Exercise goal » In the records below, find the line with "a211oi_1 | 1 |" and the line with "met1: 15.0 / 7280". Print both exactly, along with every line between them, and no other line.

(Excerpts from a dataset)

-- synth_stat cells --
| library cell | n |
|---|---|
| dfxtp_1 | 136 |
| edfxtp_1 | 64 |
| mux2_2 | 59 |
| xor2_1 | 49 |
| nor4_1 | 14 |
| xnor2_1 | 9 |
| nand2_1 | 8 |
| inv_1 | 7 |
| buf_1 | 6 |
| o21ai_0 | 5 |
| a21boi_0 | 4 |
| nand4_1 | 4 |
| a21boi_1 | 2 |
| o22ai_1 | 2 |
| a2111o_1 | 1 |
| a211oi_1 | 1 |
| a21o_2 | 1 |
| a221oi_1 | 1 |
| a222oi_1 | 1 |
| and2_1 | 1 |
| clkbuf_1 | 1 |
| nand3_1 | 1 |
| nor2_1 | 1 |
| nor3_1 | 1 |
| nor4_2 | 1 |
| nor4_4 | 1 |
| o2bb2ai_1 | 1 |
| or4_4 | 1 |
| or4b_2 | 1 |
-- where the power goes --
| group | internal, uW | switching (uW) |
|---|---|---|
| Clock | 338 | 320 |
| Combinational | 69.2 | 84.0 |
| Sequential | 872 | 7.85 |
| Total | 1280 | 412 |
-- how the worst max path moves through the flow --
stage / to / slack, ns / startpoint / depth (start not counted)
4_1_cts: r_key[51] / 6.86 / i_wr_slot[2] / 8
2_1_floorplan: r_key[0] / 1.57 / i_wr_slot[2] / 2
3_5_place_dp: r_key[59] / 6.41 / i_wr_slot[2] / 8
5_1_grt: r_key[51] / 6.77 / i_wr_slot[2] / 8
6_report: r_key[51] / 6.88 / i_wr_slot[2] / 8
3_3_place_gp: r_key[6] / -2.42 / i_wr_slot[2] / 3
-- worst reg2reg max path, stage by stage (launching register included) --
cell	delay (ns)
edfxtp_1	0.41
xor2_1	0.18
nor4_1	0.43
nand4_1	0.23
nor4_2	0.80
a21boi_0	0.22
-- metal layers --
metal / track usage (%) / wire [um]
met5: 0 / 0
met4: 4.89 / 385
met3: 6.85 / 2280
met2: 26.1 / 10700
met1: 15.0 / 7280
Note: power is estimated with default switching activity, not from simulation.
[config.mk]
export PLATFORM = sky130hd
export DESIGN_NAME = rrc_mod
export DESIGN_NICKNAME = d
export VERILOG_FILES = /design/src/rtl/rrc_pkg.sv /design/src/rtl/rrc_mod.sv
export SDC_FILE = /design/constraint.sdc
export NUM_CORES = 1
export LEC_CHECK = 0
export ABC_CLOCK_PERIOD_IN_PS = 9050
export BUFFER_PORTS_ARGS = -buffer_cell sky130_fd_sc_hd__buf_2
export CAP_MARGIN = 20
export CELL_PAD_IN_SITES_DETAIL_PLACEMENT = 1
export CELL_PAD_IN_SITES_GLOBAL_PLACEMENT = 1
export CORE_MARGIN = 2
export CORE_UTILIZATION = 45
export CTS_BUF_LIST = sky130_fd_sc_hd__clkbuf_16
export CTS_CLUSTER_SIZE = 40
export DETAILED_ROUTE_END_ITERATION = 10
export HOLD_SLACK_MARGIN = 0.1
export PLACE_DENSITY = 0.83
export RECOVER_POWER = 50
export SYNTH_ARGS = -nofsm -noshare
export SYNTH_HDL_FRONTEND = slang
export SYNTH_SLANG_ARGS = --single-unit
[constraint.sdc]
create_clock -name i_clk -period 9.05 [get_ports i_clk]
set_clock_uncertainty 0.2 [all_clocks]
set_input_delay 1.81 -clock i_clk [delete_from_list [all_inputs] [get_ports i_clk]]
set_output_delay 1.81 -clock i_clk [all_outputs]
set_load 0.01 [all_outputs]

==

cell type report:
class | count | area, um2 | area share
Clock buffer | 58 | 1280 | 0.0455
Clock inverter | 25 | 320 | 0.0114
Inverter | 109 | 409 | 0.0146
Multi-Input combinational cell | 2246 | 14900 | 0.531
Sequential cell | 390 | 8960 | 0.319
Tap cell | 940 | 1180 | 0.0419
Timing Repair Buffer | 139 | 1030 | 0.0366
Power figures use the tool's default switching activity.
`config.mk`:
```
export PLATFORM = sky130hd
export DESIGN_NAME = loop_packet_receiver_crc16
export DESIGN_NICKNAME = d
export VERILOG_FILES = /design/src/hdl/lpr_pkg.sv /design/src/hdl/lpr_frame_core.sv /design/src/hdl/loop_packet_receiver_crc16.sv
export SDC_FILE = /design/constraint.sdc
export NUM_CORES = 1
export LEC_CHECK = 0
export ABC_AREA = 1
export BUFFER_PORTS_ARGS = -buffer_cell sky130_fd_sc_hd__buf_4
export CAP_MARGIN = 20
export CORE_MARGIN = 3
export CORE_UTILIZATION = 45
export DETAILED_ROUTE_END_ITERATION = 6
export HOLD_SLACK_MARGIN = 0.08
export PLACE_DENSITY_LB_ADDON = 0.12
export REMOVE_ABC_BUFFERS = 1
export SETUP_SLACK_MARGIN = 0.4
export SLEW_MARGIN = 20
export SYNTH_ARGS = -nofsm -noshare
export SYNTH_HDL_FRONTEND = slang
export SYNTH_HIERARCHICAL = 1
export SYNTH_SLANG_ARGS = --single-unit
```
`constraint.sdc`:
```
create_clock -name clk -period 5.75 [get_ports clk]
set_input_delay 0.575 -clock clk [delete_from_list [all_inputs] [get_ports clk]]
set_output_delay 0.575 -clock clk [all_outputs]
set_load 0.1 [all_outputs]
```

...

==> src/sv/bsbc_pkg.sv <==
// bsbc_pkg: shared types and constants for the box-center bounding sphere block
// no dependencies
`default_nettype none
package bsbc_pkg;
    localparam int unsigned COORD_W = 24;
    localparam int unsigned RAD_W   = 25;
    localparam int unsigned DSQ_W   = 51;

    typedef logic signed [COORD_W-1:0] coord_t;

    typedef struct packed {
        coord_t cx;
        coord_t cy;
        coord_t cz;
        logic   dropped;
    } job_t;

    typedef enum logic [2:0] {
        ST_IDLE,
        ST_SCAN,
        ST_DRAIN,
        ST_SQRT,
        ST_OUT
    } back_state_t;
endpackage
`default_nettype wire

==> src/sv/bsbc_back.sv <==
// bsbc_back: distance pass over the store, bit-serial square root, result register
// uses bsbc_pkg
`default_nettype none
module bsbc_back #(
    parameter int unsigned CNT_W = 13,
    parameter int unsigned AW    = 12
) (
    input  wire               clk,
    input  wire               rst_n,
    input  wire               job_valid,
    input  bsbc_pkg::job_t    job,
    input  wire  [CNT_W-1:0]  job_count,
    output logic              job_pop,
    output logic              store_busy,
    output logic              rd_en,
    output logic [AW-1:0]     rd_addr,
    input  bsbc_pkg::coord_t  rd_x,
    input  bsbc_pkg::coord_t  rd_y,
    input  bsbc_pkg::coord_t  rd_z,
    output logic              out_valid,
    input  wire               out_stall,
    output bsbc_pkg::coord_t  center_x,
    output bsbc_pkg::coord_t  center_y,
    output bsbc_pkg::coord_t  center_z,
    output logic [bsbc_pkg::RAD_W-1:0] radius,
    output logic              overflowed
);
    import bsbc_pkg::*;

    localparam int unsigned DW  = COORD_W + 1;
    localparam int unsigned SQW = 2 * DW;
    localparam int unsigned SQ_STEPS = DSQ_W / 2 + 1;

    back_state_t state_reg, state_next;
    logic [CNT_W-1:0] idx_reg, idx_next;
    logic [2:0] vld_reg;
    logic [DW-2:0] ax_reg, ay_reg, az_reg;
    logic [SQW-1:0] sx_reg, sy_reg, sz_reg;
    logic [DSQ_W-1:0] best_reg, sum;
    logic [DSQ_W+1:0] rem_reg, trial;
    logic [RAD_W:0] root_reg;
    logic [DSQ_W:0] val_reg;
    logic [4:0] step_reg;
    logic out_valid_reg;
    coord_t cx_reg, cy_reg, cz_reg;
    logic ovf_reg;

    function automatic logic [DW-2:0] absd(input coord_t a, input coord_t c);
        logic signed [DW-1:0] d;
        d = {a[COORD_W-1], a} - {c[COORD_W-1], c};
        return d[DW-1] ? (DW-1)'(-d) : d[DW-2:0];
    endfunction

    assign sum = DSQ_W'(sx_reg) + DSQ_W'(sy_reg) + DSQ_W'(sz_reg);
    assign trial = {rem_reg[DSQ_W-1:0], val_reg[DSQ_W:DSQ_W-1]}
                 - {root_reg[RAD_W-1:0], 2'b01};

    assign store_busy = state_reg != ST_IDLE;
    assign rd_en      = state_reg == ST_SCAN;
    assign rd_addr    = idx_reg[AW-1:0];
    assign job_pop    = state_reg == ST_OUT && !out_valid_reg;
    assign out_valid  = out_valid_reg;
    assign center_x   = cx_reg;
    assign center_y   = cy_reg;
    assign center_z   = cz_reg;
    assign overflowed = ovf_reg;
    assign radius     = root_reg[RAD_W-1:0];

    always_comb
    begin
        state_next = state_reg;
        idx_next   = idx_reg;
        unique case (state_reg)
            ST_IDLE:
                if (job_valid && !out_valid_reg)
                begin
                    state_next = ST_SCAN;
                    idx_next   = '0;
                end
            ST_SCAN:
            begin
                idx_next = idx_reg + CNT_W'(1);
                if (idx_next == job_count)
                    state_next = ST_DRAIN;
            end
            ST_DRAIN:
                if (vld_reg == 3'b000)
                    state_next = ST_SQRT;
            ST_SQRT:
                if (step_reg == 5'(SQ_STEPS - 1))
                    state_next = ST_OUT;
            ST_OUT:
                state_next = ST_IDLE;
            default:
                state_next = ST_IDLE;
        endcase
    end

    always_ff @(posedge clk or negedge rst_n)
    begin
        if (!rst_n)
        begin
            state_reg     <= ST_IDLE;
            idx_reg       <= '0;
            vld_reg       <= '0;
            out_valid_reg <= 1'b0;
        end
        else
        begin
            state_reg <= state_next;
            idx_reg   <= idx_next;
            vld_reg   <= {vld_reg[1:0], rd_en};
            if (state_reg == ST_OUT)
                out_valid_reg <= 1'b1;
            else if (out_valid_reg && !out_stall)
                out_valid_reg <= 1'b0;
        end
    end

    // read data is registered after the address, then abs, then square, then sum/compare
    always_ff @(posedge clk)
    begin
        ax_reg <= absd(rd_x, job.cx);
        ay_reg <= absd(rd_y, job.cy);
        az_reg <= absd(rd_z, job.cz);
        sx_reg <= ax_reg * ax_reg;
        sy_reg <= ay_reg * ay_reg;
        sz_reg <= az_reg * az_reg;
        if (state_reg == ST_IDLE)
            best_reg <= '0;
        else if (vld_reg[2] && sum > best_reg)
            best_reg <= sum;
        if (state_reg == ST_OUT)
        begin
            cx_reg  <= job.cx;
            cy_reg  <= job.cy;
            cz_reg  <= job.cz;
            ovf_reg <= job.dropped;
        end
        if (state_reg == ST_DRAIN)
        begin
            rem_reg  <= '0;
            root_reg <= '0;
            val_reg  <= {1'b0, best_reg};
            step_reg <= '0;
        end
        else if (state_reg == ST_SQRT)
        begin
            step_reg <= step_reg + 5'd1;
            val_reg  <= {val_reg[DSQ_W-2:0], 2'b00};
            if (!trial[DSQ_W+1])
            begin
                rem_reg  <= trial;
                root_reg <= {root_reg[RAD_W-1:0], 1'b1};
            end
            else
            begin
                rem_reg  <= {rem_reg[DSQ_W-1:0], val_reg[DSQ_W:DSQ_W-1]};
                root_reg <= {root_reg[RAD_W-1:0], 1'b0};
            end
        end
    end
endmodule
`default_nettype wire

Response below »
| a211oi_1 | 1 |
| a21o_2 | 1 |
| a221oi_1 | 1 |
| a222oi_1 | 1 |
| and2_1 | 1 |
| clkbuf_1 | 1 |
| nand3_1 | 1 |
| nor2_1 | 1 |
| nor3_1 | 1 |
| nor4_2 | 1 |
| nor4_4 | 1 |
| o2bb2ai_1 | 1 |
| or4_4 | 1 |
| or4b_2 | 1 |
-- where the power goes --
| group | internal, uW | switching (uW) |
|---|---|---|
| Clock | 338 | 320 |
| Combinational | 69.2 | 84.0 |
| Sequential | 872 | 7.85 |
| Total | 1280 | 412 |
-- how the worst max path moves through the flow --
stage / to / slack, ns / startpoint / depth (start not counted)
4_1_cts: r_key[51] / 6.86 / i_wr_slot[2] / 8
2_1_floorplan: r_key[0] / 1.57 / i_wr_slot[2] / 2
3_5_place_dp: r_key[59] / 6.41 / i_wr_slot[2] / 8
5_1_grt: r_key[51] / 6.77 / i_wr_slot[2] / 8
6_report: r_key[51] / 6.88 / i_wr_slot[2] / 8
3_3_place_gp: r_key[6] / -2.42 / i_wr_slot[2] / 3
-- worst reg2reg max path, stage by stage (launching register included) --
cell	delay (ns)
edfxtp_1	0.41
xor2_1	0.18
nor4_1	0.43
nand4_1	0.23
nor4_2	0.80
a21boi_0	0.22
-- metal layers --
metal / track usage (%) / wire [um]
met5: 0 / 0
met4: 4.89 / 385
met3: 6.85 / 2280
met2: 26.1 / 10700
met1: 15.0 / 7280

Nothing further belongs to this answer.